Runners ran the 3.5 kilometer loop course 12 times. The race was kept close to the camp for safety reasons – both bears and frigid temperatures. Dr. Thompson battled the cold by going to the warming hut after each lap and having something warm to drink. Halfway through, he changed clothes and put on a heavier coat.

“That’s one reason it took so long,” he said. The precautions paid off for him, as one runner was pulled from the race for hypothermia.

Faced with many hours in his own company and a stark white landscape, Dr. Thompson had plenty of time for reflection and introspection. What did he find out about himself? “I know I’m still crazy,” he joked. 

Dr. Thompson said running this race gave him newfound confidence. He never let himself think he would fail. “I was determined to finish,” he said. “I knew I was never going to do it again.”

Running this race puts Dr. Thompson in elite company. Only 300 people have competed in the North Pole Marathon since its inception. After August, he will join an even more elite group – the Grand Slam Club – made up of only 81 people who have run marathons on all seven continents. In August, Dr. Thompson will face his final continental,  Asia, with a marathon set in hot and humid Cambodia. He also has a personal goal of running a marathon in all 50 states. He has 38 under his belt now.
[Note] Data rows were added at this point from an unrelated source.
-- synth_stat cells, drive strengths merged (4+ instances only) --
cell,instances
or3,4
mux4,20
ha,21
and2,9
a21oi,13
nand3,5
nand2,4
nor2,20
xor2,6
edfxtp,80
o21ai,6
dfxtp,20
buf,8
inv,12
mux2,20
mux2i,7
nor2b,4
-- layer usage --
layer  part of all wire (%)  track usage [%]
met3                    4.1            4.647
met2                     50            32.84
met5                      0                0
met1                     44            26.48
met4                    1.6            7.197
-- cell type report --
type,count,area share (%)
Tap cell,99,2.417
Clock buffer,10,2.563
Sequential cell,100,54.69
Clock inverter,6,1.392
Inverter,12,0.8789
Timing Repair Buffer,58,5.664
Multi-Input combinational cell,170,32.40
<file path="src/rtl/dacif_pkg.sv">
// Package: shared indices and types for the converter load interface.
// Assumes the strobes are active low and idle high.
package dacif_pkg;
    // Positions of the filtered strobes in the filter array
    localparam int STB_WR    = 0;
    localparam int STB_LOAD  = 1;
    localparam int STB_CLR   = 2;
    localparam int STB_SLEEP = 3;
    localparam int STB_N     = 4;

    // Control bits captured together with the data word
    typedef struct packed {
        logic range_x2;
        logic ref_buf;
    } dacif_ctrl_t;
endpackage

</file>
<file path="src/rtl/dacif_strobe_filter.sv">
// Strobe filter: two-flop synchronizer followed by a level acceptor.
// The accepted level changes only after two consecutive equal
// synchronized samples, so one-clock pulses are dropped. The rise and
// fall outputs are one-clock events aligned with the level change.
// Assumes an active-low strobe; the reset state is the idle level 1.
module dacif_strobe_filter (
    input  logic clk,
    input  logic rst_n,
    input  logic strobe_n,
    output logic level,
    output logic rise,
    output logic fall
);
    logic s1, s2, s3;

    // Synchronize the raw strobe and keep one older sample
    always_ff @(posedge clk) begin
        if (!rst_n) begin
            s1 <= 1'b1;
            s2 <= 1'b1;
            s3 <= 1'b1;
        end else begin
            s1 <= strobe_n;
            s2 <= s1;
            s3 <= s2;
        end
    end

    // Accept a new level after two equal samples and flag the edge
    always_ff @(posedge clk) begin
        if (!rst_n) begin
            level <= 1'b1;
            rise  <= 1'b0;
            fall  <= 1'b0;
        end else begin
            rise <= 1'b0;
            fall <= 1'b0;
            if (s2 == s3 && s2 != level) begin
                level <= s2;
                rise  <= s2;
                fall  <= ~s2;
            end
        end
    end


    level_needs_pair_chk: assert property (@(posedge clk) disable iff (!rst_n)
        ($past(s2) != $past(s3)) |-> $stable(level));


    single_event_chk: assert property (@(posedge clk) disable iff (!rst_n)
        rise |=> !rise);
endmodule

</file>
<file path="src/rtl/dacif_bundle_sync.sv">
// Bundle synchronizer: two flops per bit for the select, half-select,
// control bits and data bus, so they line up with the filtered write.
// Assumes the host holds these signals stable around the write release.
module dacif_bundle_sync #(
    parameter int          W       = 12,
    parameter logic [W-1:0] RST_VAL = '0
) (
    input  logic         clk,
    input  logic         rst_n,
    input  logic [W-1:0] d,
    output logic [W-1:0] q
);
    logic [W-1:0] stage1;

    // Two-stage sampling of the bundle
    always_ff @(posedge clk) begin
        if (!rst_n) begin
            stage1 <= RST_VAL;
            q      <= RST_VAL;
        end else begin
            stage1 <= d;
            q      <= stage1;
        end
    end
endmodule

</file>
<file path="src/rtl/dacif_regs.sv">
// Register core: staging register, converter code register, captured
// control bits, power-down flag and the code-change pulse.
// Assumes BUS_W < CODE_W <= 2*BUS_W and filtered, synchronous events.
module dacif_regs
    import dacif_pkg::*;
#(
    parameter int CODE_W = 12,
    parameter int BUS_W  = 8
) (
    input  logic              clk,
    input  logic              rst_n,
    input  logic              wr_rise,
    input  logic              load_fall,
    input  logic              load_lvl,
    input  logic              clr_lvl,
    input  logic              sleep_lvl,
    input  logic              sel_n_s,
    input  logic              upper_s,
    input  dacif_ctrl_t       ctrl_s,
    input  logic [BUS_W-1:0]  data_s,
    output logic [CODE_W-1:0] code_q,
    output dacif_ctrl_t       ctrl_q,
    output logic              pwr_q,
    output logic              upd_q
);
    localparam int HI_W = CODE_W - BUS_W;

    logic [CODE_W-1:0] stage_q, stage_nx, code_nx;
    dacif_ctrl_t       ctrl_nx;

    // Next-state: load, then write (which may also load), then clear
    always_comb begin
        stage_nx = stage_q;
        code_nx  = code_q;
        ctrl_nx  = ctrl_q;
        if (load_fall)
            code_nx = stage_q;
        if (wr_rise && !sel_n_s) begin
            if (upper_s)
                stage_nx[CODE_W-1:BUS_W] = data_s[HI_W-1:0];
            else
                stage_nx[BUS_W-1:0] = data_s;
            ctrl_nx = ctrl_s;
            if (!load_lvl)
                code_nx = stage_nx;
        end
        if (!clr_lvl) begin
            stage_nx = '0;
            code_nx  = '0;
            ctrl_nx  = '0;
        end
    end

    // State registers with the code-change flag
    always_ff @(posedge clk) begin
        if (!rst_n) begin
            stage_q <= '0;
            code_q  <= '0;
            ctrl_q  <= '0;
            pwr_q   <= 1'b0;
            upd_q   <= 1'b0;
        end else begin
            stage_q <= stage_nx;
            code_q  <= code_nx;
            ctrl_q  <= ctrl_nx;
            pwr_q   <= ~sleep_lvl;
            upd_q   <= (code_nx != code_q);
        end
    end


    clear_wins_chk: assert property (@(posedge clk) disable iff (!rst_n)
        !clr_lvl |=> (code_q == '0 && stage_q == '0));


    upd_marks_change_chk: assert property (@(posedge clk) disable iff (!rst_n)
        upd_q |-> (code_q != $past(code_q)));


    change_marks_upd_chk: assert property (@(posedge clk) disable iff (!rst_n)
        (code_q != $past(code_q)) |-> upd_q);


    async_copy_chk: assert property (@(posedge clk) disable iff (!rst_n)
        (load_fall && !wr_rise && clr_lvl) |=> (code_q == $past(stage_q)));


    code_hold_chk: assert property (@(posedge clk) disable iff (!rst_n)
        (!wr_rise && !load_fall && clr_lvl) |=> $stable(code_q));


    sel_gate_chk: assert property (@(posedge clk) disable iff (!rst_n)
        (wr_rise && sel_n_s && clr_lvl) |=> $stable(stage_q));


    por_zero_chk: assert property (@(posedge clk)
        !rst_n |=> (code_q == '0 && !pwr_q && !upd_q));
endmodule

</file>
<file path="src/rtl/dac_parallel_front.sv">
// Top: converter parallel load interface. Filters the four strobes,
// synchronizes the data bundle alongside them and drives the register
// core. Assumes select, half-select, control bits and data are held
// stable from the write fall until three clocks after its release.
module dac_parallel_front
    import dacif_pkg::*;
#(
    parameter int CODE_W = 12,
    parameter int BUS_W  = 8
) (
    input  logic              clk,
    input  logic              rst_n,
    input  logic              sel_n,
    input  logic              wstb_n,
    input  logic              load_n,
    input  logic              zero_n,
    input  logic              sleep_n,
    input  logic              upper_half,
    input  logic              range_x2,
    input  logic              ref_buffered,
    input  logic [BUS_W-1:0]  data_in,
    output logic [CODE_W-1:0] code_out,
    output logic              range_x2_out,
    output logic              ref_buffered_out,
    output logic              power_down,
    output logic              code_changed
);
    localparam int BW = BUS_W + 4;
    localparam logic [BW-1:0] BUNDLE_RST = {1'b1, {(BW-1){1'b0}}};

    logic [STB_N-1:0] stb_raw, stb_lvl, stb_rise, stb_fall;
    logic [BW-1:0]    bundle_raw, bundle_s;
    dacif_ctrl_t      ctrl_s, ctrl_q;

    assign stb_raw[STB_WR]    = wstb_n;
    assign stb_raw[STB_LOAD]  = load_n;
    assign stb_raw[STB_CLR]   = zero_n;
    assign stb_raw[STB_SLEEP] = sleep_n;

    // One filter per strobe
    for (genvar g = 0; g < STB_N; g++) begin : g_stb
        dacif_strobe_filter i_filt (
            .clk      (clk),
            .rst_n    (rst_n),
            .strobe_n (stb_raw[g]),
            .level    (stb_lvl[g]),
            .rise     (stb_rise[g]),
            .fall     (stb_fall[g])
        );
    end

    assign bundle_raw = {sel_n, upper_half, range_x2, ref_buffered, data_in};

    dacif_bundle_sync #(.W(BW), .RST_VAL(BUNDLE_RST)) i_bundle (
        .clk   (clk),
        .rst_n (rst_n),
        .d     (bundle_raw),
        .q     (bundle_s)
    );

    assign ctrl_s.range_x2 = bundle_s[BUS_W+1];
    assign ctrl_s.ref_buf  = bundle_s[BUS_W];

    dacif_regs #(.CODE_W(CODE_W), .BUS_W(BUS_W)) i_regs (
        .clk       (clk),
        .rst_n     (rst_n),
        .wr_rise   (stb_rise[STB_WR]),
        .load_fall (stb_fall[STB_LOAD]),
        .load_lvl  (stb_lvl[STB_LOAD]),
        .clr_lvl   (stb_lvl[STB_CLR]),
        .sleep_lvl (stb_lvl[STB_SLEEP]),
        .sel_n_s   (bundle_s[BUS_W+3]),
        .upper_s   (bundle_s[BUS_W+2]),
        .ctrl_s    (ctrl_s),
        .data_s    (bundle_s[BUS_W-1:0]),
        .code_q    (code_out),
        .ctrl_q    (ctrl_q),
        .pwr_q     (power_down),
        .upd_q     (code_changed)
    );

    assign range_x2_out     = ctrl_q.range_x2;
    assign ref_buffered_out = ctrl_q.ref_buf;
endmodule

</file>
[config.mk]
export PLATFORM = sky130hd
export DESIGN_NAME = trig_postscaler
export DESIGN_NICKNAME = d
export VERILOG_FILES = /design/src/rtl/trig_postscaler_pkg.sv /design/src/rtl/trig_phase_gate.sv /design/src/rtl/trig_decimator.sv /design/src/rtl/trig_postscale_chan.sv /design/src/rtl/trig_postscaler.sv
export SDC_FILE = /design/constraint.sdc
export NUM_CORES = 1
export LEC_CHECK = 0
export ABC_AREA = 1
export BUFFER_PORTS_ARGS = -buffer_cell sky130_fd_sc_hd__clkbuf_2
export CAP_MARGIN = 20
export CELL_PAD_IN_SITES_DETAIL_PLACEMENT = 0
export CELL_PAD_IN_SITES_GLOBAL_PLACEMENT = 2
export CORE_MARGIN = 2
export CORE_UTILIZATION = 32
export CTS_CLUSTER_DIAMETER = 40
export DETAILED_ROUTE_END_ITERATION = 10
export PLACE_DENSITY_LB_ADDON = 0.1
export SYNTH_ARGS = -nofsm -noshare
export SYNTH_HDL_FRONTEND = slang
export SYNTH_SLANG_ARGS = --single-unit
[constraint.sdc]
create_clock -name clk -period 5.4 [get_ports clk]
set_clock_uncertainty 0.2 [all_clocks]
set_input_delay 1.62 -clock clk [delete_from_list [all_inputs] [get_ports clk]]
set_output_delay 1.62 -clock clk [all_outputs]
set_load 0.005 [all_outputs]
==> config.mk <==
export PLATFORM = sky130hd
export DESIGN_NAME = bscan_tap
export DESIGN_NICKNAME = d
export VERILOG_FILES = /design/src/rtl/bscan_tap_pkg.sv /design/src/rtl/bscan_tap_ctrl.sv /design/src/rtl/bscan_tap_dp.sv /design/src/rtl/bscan_tap.sv
export SDC_FILE = /design/constraint.sdc
export NUM_CORES = 1
export LEC_CHECK = 0
export BUFFER_PORTS_ARGS = -buffer_cell sky130_fd_sc_hd__buf_2
export CAP_MARGIN = 10
export CORE_ASPECT_RATIO = 0.75
export CORE_MARGIN = 2
export CORE_UTILIZATION = 55
export DETAILED_ROUTE_END_ITERATION = 8
export GPL_ROUTABILITY_DRIVEN = 0
export GPL_TIMING_DRIVEN = 0
export PLACE_DENSITY = 0.76
export SLEW_MARGIN = 5
export SYNTH_ARGS = -nofsm -noshare
export SYNTH_HDL_FRONTEND = slang
export SYNTH_SLANG_ARGS = --single-unit
export TNS_END_PERCENT = 1
==> constraint.sdc <==
create_clock -name tck -period 2.9 [get_ports tck]
set_clock_uncertainty 0.2 [all_clocks]
set_input_delay 0 -clock tck [delete_from_list [all_inputs] [get_ports tck]]
set_output_delay 0 -clock tck [all_outputs]
set_load 0.05 [all_outputs]
`config.mk`:
```
export PLATFORM = sky130hd
export DESIGN_NAME = rx_silo
export DESIGN_NICKNAME = d
export VERILOG_FILES = /design/src/rtl/rx_silo.sv
export SDC_FILE = /design/constraint.sdc
export NUM_CORES = 1
export LEC_CHECK = 0
export BUFFER_PORTS_ARGS = -buffer_cell sky130_fd_sc_hd__buf_2
export CORE_ASPECT_RATIO = 0.75
export CORE_MARGIN = 2
export CORE_UTILIZATION = 24
export DETAILED_ROUTE_END_ITERATION = 16
export PLACE_DENSITY = 0.48
export SETUP_SLACK_MARGIN = 0.4
export SKIP_CTS_REPAIR_TIMING = 1
export SLEW_MARGIN = 20
export SYNTH_ARGS = -nofsm -noshare
export SYNTH_HDL_FRONTEND = slang
export SYNTH_SLANG_ARGS = --single-unit
```
`constraint.sdc`:
```
create_clock -name clk -period 3.1 [get_ports clk]
set_input_delay 0.155 -clock clk [delete_from_list [all_inputs] [get_ports clk]]
set_output_delay 0.155 -clock clk [all_outputs]
set_load 0.02 [all_outputs]
```
===== src/rtl/bus_speed_pkg.sv =====
package bus_speed_pkg;
  typedef enum logic [1:0] {
    SPD_IDLE  = 2'd0,
    SPD_FAST  = 2'd1,
    SPD_SLOW  = 2'd2,
    SPD_XSLOW = 2'd3
  } spd_e;

  typedef enum logic [1:0] {
    TGT_NONE = 2'd0,
    TGT_ROM  = 2'd1,
    TGT_WRAM = 2'd2,
    TGT_REGS = 2'd3
  } tgt_e;

  typedef struct packed {
    tgt_e tgt;
    spd_e spd;
  } decode_t;
endpackage


===== src/rtl/bsd_classify.sv =====
module bsd_classify
  import bus_speed_pkg::*;
#(
  parameter logic [6:0]  WRAM_PAIR   = 7'h3F,
  parameter logic [15:0] LOWRAM_LAST = 16'h1FFF,
  parameter logic [15:0] REG_FIRST   = 16'h2000,
  parameter logic [15:0] REG_LAST    = 16'h5FFF,
  parameter logic [15:0] XSLOW_FIRST = 16'h4000,
  parameter logic [15:0] XSLOW_LAST  = 16'h41FF,
  parameter logic [15:0] SYS_LAST    = 16'h7FFF
) (
  input  logic [23:0] addr,
  input  logic        internal,
  input  logic        fast_en,
  output decode_t     dec
);
  logic [7:0]  bank;
  logic [15:0] ofs;
  logic        sys_bank;
  logic        in_sys;
  logic        in_reg;
  logic        in_xslow;

  always_comb begin
    bank     = addr[23:16];
    ofs      = addr[15:0];
    sys_bank = ~bank[6];
    in_sys   = sys_bank && (ofs <= SYS_LAST);
    in_reg   = (ofs >= REG_FIRST) && (ofs <= REG_LAST);
    in_xslow = (ofs >= XSLOW_FIRST) && (ofs <= XSLOW_LAST);

    if (internal) begin
      dec.tgt = TGT_NONE;
      dec.spd = SPD_FAST;
    end else if (bank[7:1] == WRAM_PAIR) begin
      dec.tgt = TGT_WRAM;
      dec.spd = SPD_SLOW;
    end else if (in_sys) begin
      if (ofs <= LOWRAM_LAST) begin
        dec.tgt = TGT_WRAM;
        dec.spd = SPD_SLOW;
      end else if (in_reg) begin
        dec.tgt = TGT_REGS;
        dec.spd = in_xslow ? SPD_XSLOW : SPD_FAST;
      end else begin
        dec.tgt = TGT_NONE;
        dec.spd = SPD_SLOW;
      end
    end else begin
      dec.tgt = TGT_ROM;
      dec.spd = (bank[7] && fast_en) ? SPD_FAST : SPD_SLOW;
    end
  end
endmodule


===== src/rtl/bsd_speed_ctl.sv =====
module bsd_speed_ctl (
  input  logic clk,
  input  logic rst_n,
  input  logic wr_en,
  input  logic wr_bit,
  output logic fast_en
);
  logic fast_d;

  always_comb begin
    fast_d = fast_en;
    if (wr_en) fast_d = wr_bit;
  end

  always_ff @(posedge clk or negedge rst_n) begin
    if (!rst_n) fast_en <= 1'b0;
    else        fast_en <= fast_d;
  end
endmodule
## src/rtl/irq_chan_pkg.sv

```systemverilog
package irq_chan_pkg;
   // bit positions in the register word
   localparam int unsigned BIT_PEND    = 31;
   localparam int unsigned BIT_SW_SET  = 30;
   localparam int unsigned BIT_SW_CLR  = 29;
   localparam int unsigned BIT_WE_PRIO = 28;
   localparam int unsigned BIT_WE_TGT  = 27;
   localparam int unsigned BIT_WE_EN   = 26;
   localparam int unsigned BIT_WE_POL  = 25;
   localparam int unsigned BIT_POL     = 17;
   localparam int unsigned BIT_EN      = 16;
   localparam int unsigned LSB_TGT     = 8;
   localparam int unsigned LSB_PRIO    = 0;
   localparam int unsigned DATA_W      = 32;

   // decoded strobes of one qualified write
   typedef struct packed {
      logic sw_set;
      logic sw_clr;
      logic we_prio;
      logic we_tgt;
      logic we_en;
      logic we_pol;
   } chan_strobe_t;
endpackage

```

## src/rtl/irq_chan_fields.sv

```systemverilog
module irq_chan_fields
   import irq_chan_pkg::*;
#(
   parameter int unsigned PRIO_W = 4,
   parameter int unsigned TGT_W  = 1
) (
   input  logic              clk,
   input  logic              rst_n,
   input  logic              wr,
   input  logic [DATA_W-1:0] wdata,
   output logic [PRIO_W-1:0] prio_q,
   output logic [TGT_W-1:0]  tgt_q,
   output logic              en_q,
   output logic              pol_q,
   output logic              sw_q
);
   chan_strobe_t stb;
   logic         tgt_ok;

   always_comb begin
      stb         = '0;
      stb.sw_set  = wr & wdata[BIT_SW_SET];
      stb.sw_clr  = wr & wdata[BIT_SW_CLR];
      stb.we_prio = wr & wdata[BIT_WE_PRIO];
      stb.we_tgt  = wr & wdata[BIT_WE_TGT];
      stb.we_en   = wr & wdata[BIT_WE_EN];
      stb.we_pol  = wr & wdata[BIT_WE_POL];
   end

   // target may change only while the channel is disabled
   assign tgt_ok = stb.we_tgt & ~en_q;

   always_ff @(posedge clk or negedge rst_n) begin
      if (!rst_n) begin
         prio_q <= '0;
         tgt_q  <= '0;
         en_q   <= 1'b0;
         pol_q  <= 1'b0;
         sw_q   <= 1'b0;
      end else begin
         if (stb.we_prio) prio_q <= wdata[LSB_PRIO +: PRIO_W];
         if (tgt_ok)      tgt_q  <= wdata[LSB_TGT +: TGT_W];
         if (stb.we_en)   en_q   <= wdata[BIT_EN];
         if (stb.we_pol)  pol_q  <= wdata[BIT_POL];
         if (stb.sw_clr)      sw_q <= 1'b0;
         else if (stb.sw_set) sw_q <= 1'b1;
      end
   end

   logic unused_wdata;
   assign unused_wdata = ^wdata;

   AST_PRIO_HOLD: assert property (@(posedge clk) disable iff (!rst_n)
      !(wr && wdata[BIT_WE_PRIO]) |=> $stable(prio_q));
   AST_TGT_LOCK: assert property (@(posedge clk) disable iff (!rst_n)
      (en_q || !(wr && wdata[BIT_WE_TGT])) |=> $stable(tgt_q));
   AST_EN_HOLD: assert property (@(posedge clk) disable iff (!rst_n)
      !(wr && wdata[BIT_WE_EN]) |=> $stable(en_q));
   AST_POL_HOLD: assert property (@(posedge clk) disable iff (!rst_n)
      !(wr && wdata[BIT_WE_POL]) |=> $stable(pol_q));
   AST_CLR_WINS: assert property (@(posedge clk) disable iff (!rst_n)
      (wr && wdata[BIT_SW_CLR]) |=> !sw_q);
   AST_NO_WR_NO_CHANGE: assert property (@(posedge clk) disable iff (!rst_n)
      !wr |=> ($stable(prio_q) && $stable(tgt_q) && $stable(en_q)
               && $stable(pol_q) && $stable(sw_q)));
endmodule

```

## src/rtl/irq_chan_status.sv

```systemverilog
module irq_chan_status #(
   parameter int unsigned PRIO_W      = 4,
   parameter int unsigned SYNC_STAGES = 0
) (
   input  logic              clk,
   input  logic              rst_n,
   input  logic              raw_irq,
   input  logic              pol,
   input  logic              sw,
   input  logic              en,
   input  logic [PRIO_W-1:0] prio,
   output logic              pend,
   output logic              req
);
   logic raw_s;

   generate
      if (SYNC_STAGES == 0) begin : g_direct
         assign raw_s = raw_irq;
      end else begin : g_sync
         logic [SYNC_STAGES-1:0] sh_q;
         always_ff @(posedge clk or negedge rst_n) begin
            if (!rst_n) sh_q <= '0;
            else        sh_q <= {sh_q[SYNC_STAGES-1:0] , raw_irq} >> 0;
         end
         assign raw_s = sh_q[SYNC_STAGES-1];
      end
   endgenerate

   assign pend = (raw_s ^ pol) | sw;
   assign req  = pend & en & (|prio);

   AST_SW_FORCES_PEND: assert property (@(posedge clk) disable iff (!rst_n)
      sw |-> pend);
   AST_REQ_QUALIFIED: assert property (@(posedge clk) disable iff (!rst_n)
      req |-> (en && prio != '0));
endmodule

```

## src/rtl/irq_chan_rdmux.sv

```systemverilog
module irq_chan_rdmux
   import irq_chan_pkg::*;
#(
   parameter int unsigned PRIO_W = 4,
   parameter int unsigned TGT_W  = 1
) (
   input  logic              clk,
   input  logic              rst_n,
   input  logic [PRIO_W-1:0] prio,
   input  logic [TGT_W-1:0]  tgt,
   input  logic              en,
   input  logic              pol,
   input  logic              pend,
   output logic [DATA_W-1:0] rdata
);
   always_comb begin
      rdata                       = '0;
      rdata[LSB_PRIO +: PRIO_W]   = prio;
      rdata[LSB_TGT +: TGT_W]     = tgt;
      rdata[BIT_EN]               = en;
      rdata[BIT_POL]              = pol;
      rdata[BIT_PEND]             = pend;
   end

   AST_RD_HIGH_ZERO: assert property (@(posedge clk) disable iff (!rst_n)
      rdata[30:18] == '0);
endmodule

```

## src/rtl/irq_chan_reg.sv

```systemverilog
module irq_chan_reg
   import irq_chan_pkg::*;
#(
   parameter int unsigned PRIO_W      = 4,
   parameter int unsigned TGT_W       = 1,
   parameter int unsigned SYNC_STAGES = 0
) (
   input  logic              clk,
   input  logic              rst_n,
   input  logic              sel,
   input  logic              wr_en,
   input  logic [31:0]       wdata,
   output logic [31:0]       rdata,
   input  logic              raw_irq,
   output logic              pending,
   output logic              req,
   output logic [PRIO_W-1:0] req_prio,
   output logic [TGT_W-1:0]  req_tgt
);
   localparam int unsigned PRIO_TOP = LSB_PRIO + PRIO_W;
   localparam int unsigned TGT_TOP  = LSB_TGT + TGT_W;

   generate
      if (PRIO_W == 0 || PRIO_TOP > LSB_TGT) begin : g_bad_prio
         $error("irq_chan_reg: PRIO_W must be 1..%0d", LSB_TGT);
      end
      if (TGT_W == 0 || TGT_TOP > BIT_EN) begin : g_bad_tgt
         $error("irq_chan_reg: TGT_W must be 1..%0d", BIT_EN - LSB_TGT);
      end
      if (SYNC_STAGES > 4) begin : g_bad_sync
         $error("irq_chan_reg: SYNC_STAGES must be 0..4");
      end
   endgenerate

   logic              wr;
   logic [PRIO_W-1:0] prio_q;
   logic [TGT_W-1:0]  tgt_q;
   logic              en_q;
   logic              pol_q;
   logic              sw_q;

   assign wr = sel & wr_en;

   irq_chan_fields #(.PRIO_W(PRIO_W), .TGT_W(TGT_W)) u_fields (
      .clk    (clk),
      .rst_n  (rst_n),
      .wr     (wr),
      .wdata  (wdata),
      .prio_q (prio_q),
      .tgt_q  (tgt_q),
      .en_q   (en_q),
      .pol_q  (pol_q),
      .sw_q   (sw_q)
   );

   irq_chan_status #(.PRIO_W(PRIO_W), .SYNC_STAGES(SYNC_STAGES)) u_status (
      .clk     (clk),
      .rst_n   (rst_n),
      .raw_irq (raw_irq),
      .pol     (pol_q),
      .sw      (sw_q),
      .en      (en_q),
      .prio    (prio_q),
      .pend    (pending),
      .req     (req)
   );

   irq_chan_rdmux #(.PRIO_W(PRIO_W), .TGT_W(TGT_W)) u_rdmux (
      .clk   (clk),
      .rst_n (rst_n),
      .prio  (prio_q),
      .tgt   (tgt_q),
      .en    (en_q),
      .pol   (pol_q),
      .pend  (pending),
      .rdata (rdata)
   );

   assign req_prio = prio_q;
   assign req_tgt  = tgt_q;

   AST_RD_PEND_MATCH: assert property (@(posedge clk) disable iff (!rst_n)
      rdata[BIT_PEND] == pending);
   AST_SWSET_PENDS: assert property (@(posedge clk) disable iff (!rst_n)
      (wr && wdata[BIT_SW_SET] && !wdata[BIT_SW_CLR]) |=> pending);
endmodule

```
Dr. Thompson doesn’t run marathons just for the love of running.  He ran his first one in 2002 in memory of a patient who died of leukemia and collected donations for the Leukemia and Lymphoma Society. He is still using his extreme marathons as fundraisers for various projects to benefit cancer patients or cancer research.

He dedicated the North Pole Marathon to the American Cancer Society’s Relay for Life.